Then, as he rose from his seat and rested his hand on Jack's arm, he cast a wistful glance at one and the other of our faces, and said, with a gentle dignity that honored us both:

"I am afraid, gentlemen, I may have to ask your indulgence for the infirmities of a very old man—a very old man."

We made the Bishop fairly comfortable in the station, and I stayed with him while Jack went in search of a suitable lodging. It seemed a hopeless task, and I began to feel the weight of the responsibility that rested upon our shoulders. But within half an hour Jack was back, smiling cheerfully.

"Did you find a hotel?" I asked, eagerly.

"Hotel!" said Jack, contemptuously. "What place do you think this is, Paris or Saratoga? There ain't a hotel within ten miles. But there's a friend of mine keeps a little sporting place down by the river——"

"A friend of yours!" I exclaimed. "In this place?"

"Well, I just met him," Jack exclaimed, calmly, "about fifteen minutes ago. But he knows me—that is, he knew all about me. He lost two hundred once on a horse I owned. He's a first-rate fellow—see? and he'll take us all in and do for us in elegant shape."

"Heavens, Jack! " said I, "we can't take the Bishop to a place like that."

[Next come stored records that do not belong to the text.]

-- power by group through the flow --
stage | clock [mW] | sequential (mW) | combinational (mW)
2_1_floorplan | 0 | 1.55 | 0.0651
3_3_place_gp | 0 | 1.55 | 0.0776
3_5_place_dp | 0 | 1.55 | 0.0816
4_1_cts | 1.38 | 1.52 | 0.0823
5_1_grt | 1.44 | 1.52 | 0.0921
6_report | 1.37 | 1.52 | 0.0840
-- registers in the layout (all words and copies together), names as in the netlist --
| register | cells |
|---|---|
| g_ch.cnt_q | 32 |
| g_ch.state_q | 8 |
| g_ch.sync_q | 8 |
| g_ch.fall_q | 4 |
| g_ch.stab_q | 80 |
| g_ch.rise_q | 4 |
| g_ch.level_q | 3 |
===== src/rtl/chan_pkt_pkg.sv =====
// chan_pkt_pkg: shared FSM state encoding and control/status word bit positions for the packet start controller
package chan_pkt_pkg;

    typedef enum logic [1:0] {
        S_IDLE,
        S_ARMED,
        S_CAPTURE,
        S_DONE
    } state_e;

    localparam int START_BIT   = 0;
    localparam int ABORT_BIT   = 1;
    localparam int NFRAMES_LSB = 16;
    localparam int NFRAMES_W   = 16;

    localparam int BUSY_BIT    = 0;
    localparam int DONE_BIT    = 1;
    localparam int OVF_BIT     = 2;
    localparam int FRAMES_LSB  = 16;

endpackage
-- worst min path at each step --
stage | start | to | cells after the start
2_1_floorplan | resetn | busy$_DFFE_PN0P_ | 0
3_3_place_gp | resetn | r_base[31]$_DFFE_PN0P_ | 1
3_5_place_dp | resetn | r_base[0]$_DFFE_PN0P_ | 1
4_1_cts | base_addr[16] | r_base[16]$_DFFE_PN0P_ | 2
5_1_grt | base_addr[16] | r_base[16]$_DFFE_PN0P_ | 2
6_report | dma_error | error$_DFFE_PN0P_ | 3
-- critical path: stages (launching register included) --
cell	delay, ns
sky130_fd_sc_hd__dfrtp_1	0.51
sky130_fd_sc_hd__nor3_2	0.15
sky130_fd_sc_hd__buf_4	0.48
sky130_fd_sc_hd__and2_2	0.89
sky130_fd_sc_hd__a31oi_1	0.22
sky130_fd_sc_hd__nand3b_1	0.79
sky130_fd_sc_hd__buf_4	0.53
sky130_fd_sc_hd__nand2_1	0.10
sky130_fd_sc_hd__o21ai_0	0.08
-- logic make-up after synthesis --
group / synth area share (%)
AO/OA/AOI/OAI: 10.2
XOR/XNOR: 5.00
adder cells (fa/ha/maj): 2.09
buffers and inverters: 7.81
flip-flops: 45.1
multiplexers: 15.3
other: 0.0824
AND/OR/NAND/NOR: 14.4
File: config.mk
export PLATFORM = sky130hd
export DESIGN_NAME = multi_ch_s2p
export DESIGN_NICKNAME = d
export VERILOG_FILES = /design/src/rtl/s2p_pkg.sv /design/src/rtl/s2p_shift_chan.sv /design/src/rtl/multi_ch_s2p.sv
export SDC_FILE = /design/constraint.sdc
export NUM_CORES = 1
export LEC_CHECK = 0
export BUFFER_PORTS_ARGS = -buffer_cell sky130_fd_sc_hd__buf_2
export CAP_MARGIN = 5
export CORE_MARGIN = 2
export CORE_UTILIZATION = 50
export DETAILED_ROUTE_END_ITERATION = 10
export PLACE_DENSITY_LB_ADDON = 0.25
export SYNTH_ARGS = -nofsm -noshare
export SYNTH_HDL_FRONTEND = slang
export SYNTH_SLANG_ARGS = --single-unit
File: constraint.sdc
create_clock -name clk -period 2 [get_ports clk]
set_clock_uncertainty 0.1 [all_clocks]
set_input_delay 0.4 -clock clk [delete_from_list [all_inputs] [get_ports clk]]
set_output_delay 0.4 -clock clk [all_outputs]
set_load 0.02 [all_outputs]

"Yes, we can," said Jack; "it's a first-rate place. Clean as a new pin. Regular old-fashioned sporting place. Nice old colored prints all round. Picture of Hiram Woodruff on one side of the door, and Budd Doble driving Flora Temple on the other. My friend and his wife will turn out and give the Bishop their room, and you and I sleep behind the bar. If any of the boys drop in, he'll see that they're quiet, and there won't be any game to-night—see? Oh, you needn't think I don't know the right thing for a religious swell."

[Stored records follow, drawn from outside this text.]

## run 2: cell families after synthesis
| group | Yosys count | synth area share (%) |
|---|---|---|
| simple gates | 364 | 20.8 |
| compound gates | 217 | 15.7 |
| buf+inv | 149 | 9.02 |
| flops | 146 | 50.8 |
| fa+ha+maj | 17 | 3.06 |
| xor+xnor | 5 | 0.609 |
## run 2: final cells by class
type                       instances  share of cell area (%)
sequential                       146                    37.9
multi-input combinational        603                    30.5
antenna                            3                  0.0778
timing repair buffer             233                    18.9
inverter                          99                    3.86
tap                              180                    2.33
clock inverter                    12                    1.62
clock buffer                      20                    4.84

I had my misgivings, but it turned out that Jack had really done very well for us. "Magonigle's" was an absurd little old two-story box on the very edge of the river, evidently a house-of-call for boating and driving men. The whole building was scarcely more than twenty feet square, but the interior was neat and cosey, and the little room up-stairs in which we installed the Bishop was simply a delightful little cabin, clean and sweet, and smelling of castile-soap and fresh linen. Magonigle himself was a hearty, kindly little Irishman, and Mrs. Magonigle a motherly, fresh-faced little body, as small for a woman as her husband was for a man. The supper she cooked was, as Jack said, a great deal too good for the Prince of Wales. It was certainly quite good enough for the Bishop. It was broiled spring chicken, fried potatoes, and hot bread, and I shall remember it while I have a palate. Nor shall I forget the India pale ale.

After supper Jack put his usual question to Magonigle:

"Say!" he demanded, "what is there to do in this town to-night? Now, don't give me any story about there being nothing. You know me. There's got to be something."

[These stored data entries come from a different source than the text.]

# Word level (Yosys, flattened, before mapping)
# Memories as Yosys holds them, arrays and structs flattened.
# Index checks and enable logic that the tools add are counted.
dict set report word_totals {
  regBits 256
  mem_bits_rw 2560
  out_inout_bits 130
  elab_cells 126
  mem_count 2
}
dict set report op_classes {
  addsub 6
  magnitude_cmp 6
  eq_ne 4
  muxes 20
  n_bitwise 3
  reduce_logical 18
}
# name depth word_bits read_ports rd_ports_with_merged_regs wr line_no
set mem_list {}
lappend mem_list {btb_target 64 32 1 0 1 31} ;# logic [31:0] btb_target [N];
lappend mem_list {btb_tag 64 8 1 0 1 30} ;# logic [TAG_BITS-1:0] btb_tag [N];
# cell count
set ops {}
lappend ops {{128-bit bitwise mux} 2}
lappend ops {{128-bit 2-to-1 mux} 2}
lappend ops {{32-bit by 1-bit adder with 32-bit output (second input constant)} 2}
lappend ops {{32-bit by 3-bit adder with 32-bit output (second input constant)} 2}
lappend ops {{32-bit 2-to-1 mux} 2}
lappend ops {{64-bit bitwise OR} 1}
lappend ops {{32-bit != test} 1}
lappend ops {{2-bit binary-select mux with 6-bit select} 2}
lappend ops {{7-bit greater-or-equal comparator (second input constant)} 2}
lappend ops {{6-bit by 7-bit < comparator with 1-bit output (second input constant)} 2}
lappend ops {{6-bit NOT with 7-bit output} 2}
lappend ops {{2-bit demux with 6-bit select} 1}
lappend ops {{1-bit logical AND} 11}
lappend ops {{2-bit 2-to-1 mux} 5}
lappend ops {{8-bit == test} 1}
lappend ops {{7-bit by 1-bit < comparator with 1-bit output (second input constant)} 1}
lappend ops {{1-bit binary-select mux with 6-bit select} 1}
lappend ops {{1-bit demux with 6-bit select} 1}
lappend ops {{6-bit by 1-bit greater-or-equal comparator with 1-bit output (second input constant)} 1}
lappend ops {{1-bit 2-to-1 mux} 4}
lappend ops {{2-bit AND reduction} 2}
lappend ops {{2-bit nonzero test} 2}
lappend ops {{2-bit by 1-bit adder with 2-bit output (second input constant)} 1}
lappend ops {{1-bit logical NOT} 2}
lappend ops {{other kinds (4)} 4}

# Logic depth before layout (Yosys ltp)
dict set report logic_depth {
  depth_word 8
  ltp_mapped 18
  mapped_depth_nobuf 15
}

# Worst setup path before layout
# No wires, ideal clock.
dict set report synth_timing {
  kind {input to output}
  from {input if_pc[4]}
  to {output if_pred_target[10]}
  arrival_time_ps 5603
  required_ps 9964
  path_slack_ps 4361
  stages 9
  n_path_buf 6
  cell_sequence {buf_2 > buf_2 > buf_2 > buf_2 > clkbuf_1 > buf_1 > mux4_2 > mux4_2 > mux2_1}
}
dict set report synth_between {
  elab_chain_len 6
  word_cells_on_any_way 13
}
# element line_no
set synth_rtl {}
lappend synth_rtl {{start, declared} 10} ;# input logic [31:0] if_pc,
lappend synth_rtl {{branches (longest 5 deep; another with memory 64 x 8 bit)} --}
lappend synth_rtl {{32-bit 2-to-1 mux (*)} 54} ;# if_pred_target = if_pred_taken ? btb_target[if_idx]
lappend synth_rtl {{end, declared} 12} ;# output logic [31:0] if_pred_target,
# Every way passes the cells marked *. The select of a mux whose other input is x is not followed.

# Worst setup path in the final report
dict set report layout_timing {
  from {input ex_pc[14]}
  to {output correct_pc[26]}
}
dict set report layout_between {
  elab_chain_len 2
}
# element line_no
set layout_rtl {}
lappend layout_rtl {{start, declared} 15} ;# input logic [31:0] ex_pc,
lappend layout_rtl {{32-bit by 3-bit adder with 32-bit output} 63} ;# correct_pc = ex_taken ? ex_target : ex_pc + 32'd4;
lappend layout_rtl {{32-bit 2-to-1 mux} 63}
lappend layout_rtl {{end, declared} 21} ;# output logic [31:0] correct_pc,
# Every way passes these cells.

But Magonigle was firm in his assurances that there were absolutely no enjoyments to relieve the monotony of life in Ashe Biver Ferry.

"It's a dead place it is, sir. If we could get over the river I could show you, gentlemen, axing his riverence's pardon, maybe a bit of a cock-fight, but on this side of the water there's nothing to see at all, and every man in the place will be at work the night long, mending the ferry-boat. 'Tis different in the summer, sir; but in the winter time it's just dead this town is."

"Magonigle," said Jack, imperatively, "turn up something!"

Magonigle looked doubtfully at Jack, then at the Bishop, then at me; and it was to me that he addressed himself.

"Well, sir," he said, "there's something what they call a revival meeting going on out in the woods. There do be some people takes an interest in such things. They're too sickly like for me, sir, with the women screaming, and having fits, like it might be, on the ground; but if ye'd like to see it I'd be proud to hitch up the old mare, and it's an easy ride for this part of the country, where the roads is the devil, if I may speak without disrespect for his riverence."

"Niggers?" inquired Jack.

"No, sir," replied Magonigle. "White folks, such as they are. I don't rightly remember what religion they call themselves; for it's no church they have here, only meetings like this three or four times in the twelvemonth, maybe."

Jack and I looked at each other. There were limits to even Jack's audacity. We both started as the Bishop's full, deep voice joined in the conversation.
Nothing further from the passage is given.